It was a strange new life that began for Queenie. The links that united her to the old had been suddenly snapped asunder, and she had drifted away into a quiet changeless existence, which seemed almost as unreal as a dream.
It was as though she had no separate individuality or life of her own; her only existence was Emmie, her one thought from morning to night how to gratify the child's capricious whims.
When Emmie opened her eyes on waking she always saw her sister by her bedside; she would stoop over and touch her lips with the fresh, dewy flowers she had in her hand—violets or primroses, or, later on, lilies of the valley and fragrant tea-roses. Emmie loved the roses best.
"I have been out for my morning walk, and look what I have brought you!" Queenie would say. It was always so, always the same surprise, the same sweet morning greeting, the same loving smile; and so it was through the day.
Strangers began to comment on the tall, graceful girl who drove out her little sister day after day in the pony-carriage, or, as Emmie's strength failed, walked by the side of the Bath chair, where the little frail figure seemed to be lost and hidden. How Emmie loved to watch the ships and the little brown fishing-smacks! The shifting groups on the esplanade pleased and amused her; the music on the pier charmed her. As the daylight faded away, and the waves grew solemn and grey in the twilight, she would lie on her couch contentedly for hours, while Queenie read or sung to her and told her the simple tales of her own production.
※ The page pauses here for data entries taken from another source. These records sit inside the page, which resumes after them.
Background: an optimization exercise with open tools, aiming at small area. Do not read the settings as production practice.
Where RTL was checked, it was by simulation tests only, not by an equivalence proof against the original.
For run 2, only the layout was checked, not whether the RTL still works.

<file path="flow/flow/run.sh">
#!/bin/bash
# The standard layout (the standard.sh, ORFS from synthesis to finish) with two changes:
#  - the port buffers that global placement adds are the smallest buffer, buf_1;
#  - clock tree synthesis adds no dummy loads and uses its own buffer list and clustering.
# Make's full output goes to flow_make.log here; each ORFS step keeps its own log under
# orfs/logs/.
set -euo pipefail
WORK="$(cd "$(dirname "$0")/.." && pwd)"
cd "$WORK"
bash standard.sh \
    "BUFFER_PORTS_ARGS=-buffer_cell sky130_fd_sc_hd__buf_1" \
    "CTS_ARGS=-sink_clustering_enable -repair_clock_nets -sink_clustering_size 30 -sink_clustering_max_diameter 100 -sink_clustering_levels 1 -buf_list {sky130_fd_sc_hd__clkbuf_4 sky130_fd_sc_hd__clkbuf_8} -dont_use_dummy_load" \
    finish > "$WORK/flow_make.log" 2>&1
</file>
<file path="flow/standard.sh">
#!/bin/bash
# synth_recipe.tcl (not shown) runs the flow's synth.tcl, then flattens the netlist and writes it again
# the make line also repeats each setting of config.mk as NAME=value (left out here)
make -C /OpenROAD-flow-scripts/flow DESIGN_CONFIG=/design/flow/config.mk WORK_HOME=/design/flow/orfs CLKGATE_MAP_FILE= SYNTH_SCRIPT=/design/flow/synth_recipe.tcl "${@:-finish}"
</file>
<file path="flow/config.mk">
export PLATFORM = sky130hd
export DESIGN_NAME = mlp_top
export DESIGN_NICKNAME = mlp_top
export VERILOG_FILES = /design/flow/design.v
export SDC_FILE = /design/flow/constraint.sdc
export NUM_CORES = 4
export LEC_CHECK = 0
export CAP_MARGIN = 20
export CORE_MARGIN = 2
export CORE_UTILIZATION = 70
export CTS_BUF_LIST = sky130_fd_sc_hd__clkbuf_4 sky130_fd_sc_hd__clkbuf_8
export CTS_CLUSTER_DIAMETER = 100
export CTS_CLUSTER_SIZE = 30
export PLACE_DENSITY = 0.75
export SLEW_MARGIN = 20
export SYNTH_HIERARCHICAL = 1
</file>
<file path="flow/constraint.sdc">
create_clock -name core_clock -period 7.0 [get_ports {clk}]
set_input_delay 1.4000 -clock core_clock [delete_from_list [all_inputs] [get_ports {clk}]]
set_output_delay 1.4000 -clock core_clock [all_outputs]
set_load 0.01 [all_outputs]
</file>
"I never dared to think; I just prayed, and so my little stock of daily strength was recruited, like the widow's cruse," Queenie said very simply long afterwards to one who questioned her of that sad summer. "Life just then meant Emmie to me, and nothing else."
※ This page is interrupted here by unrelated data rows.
Context: an optimization exercise on an open-source flow, tuned for small area, a short achievable clock period and few clock cycles per item. The choices shown serve that exercise and are no tape-out recipe. Only simulation tests tie the RTL to the original design; equivalence was not proved. Power is estimated from default activity; no workload was simulated.

==> flow/design.v <==
package gbp_pkg;
	localparam logic [7:0] TERM_RESET = 8'd13;
	localparam logic [7:0] CH_SPACE = 8'h20;
	localparam logic [7:0] CH_MINUS = 8'h2D;
	localparam logic [7:0] CH_POINT = 8'h2E;
	localparam logic [7:0] CH_A = 8'h41;
	localparam logic [7:0] CH_F = 8'h46;
	localparam logic [7:0] CH_G = 8'h47;
	localparam logic [7:0] CH_L = 8'h4C;
	localparam logic [7:0] CH_M = 8'h4D;
	localparam logic [7:0] CH_N = 8'h4E;
	localparam logic [7:0] CH_U = 8'h55;
	localparam logic [7:0] CH_V = 8'h56;
	localparam logic [7:0] CH_W = 8'h57;
	typedef logic [3:0] kind_t;
	localparam kind_t K_NONE = 4'd0;
	localparam kind_t K_N    = 4'd1;
	localparam kind_t K_G    = 4'd2;
	localparam kind_t K_M    = 4'd3;
	localparam kind_t K_F    = 4'd4;
	localparam kind_t K_L    = 4'd5;
	localparam kind_t K_W    = 4'd6;
	localparam kind_t K_U    = 4'd7;
	localparam kind_t K_V    = 4'd8;
	localparam kind_t K_A    = 4'd9;
	function automatic kind_t kind_of(input logic [7:0] c);
		kind_t k;
		case (c)
			CH_N: k = K_N;
			CH_G: k = K_G;
			CH_M: k = K_M;
			CH_F: k = K_F;
			CH_L: k = K_L;
			CH_W: k = K_W;
			CH_U: k = K_U;
			CH_V: k = K_V;
			CH_A: k = K_A;
			default: k = K_NONE;
		endcase
		kind_of = k;
	endfunction
	typedef logic [3:0] cls_t;
	localparam cls_t C_OTHER = 4'd0;
	localparam cls_t C_DIGIT = 4'd10;
	localparam cls_t C_SPACE = 4'd11;
	localparam cls_t C_MINUS = 4'd12;
	localparam cls_t C_POINT = 4'd13;
	function automatic cls_t cls_of(input logic [7:0] c);
		cls_t k;
		k = kind_of(c);
		if ((c[7:4] == 4'h3) && (c[3:0] <= 4'd9)) k = C_DIGIT;
		else if (c == CH_SPACE) k = C_SPACE;
		else if (c == CH_MINUS) k = C_MINUS;
		else if (c == CH_POINT) k = C_POINT;
		cls_of = k;
	endfunction
endpackage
It was true; she never dared to think. Week by week and month by month the brave-hearted girl crushed down the dull aching pain of weary suspense and doubt; month by month she bore the loneliness of that sad watching, with the end plainly before her, and yet no complaint of her bitter load of trouble harassed the kind hearts of the friends she had left.
Very brief and touching were her few letters to Langley; but they told little save the record of their daily life—"Emmie was no better, or a little weaker," and that was all.
One day, about two months after they had been settled at St. Leonards, a letter came from Garth. The sight of the handwriting made Queenie tremble with sudden emotion; but her face soon paled and saddened as she read it.
It was brief, but kind, and had evidently been written with great care. It spoke of the death of their uncle, who was almost a stranger to his nephews and nieces, but who had taken a fancy to Garth in his last illness and had left him his little all.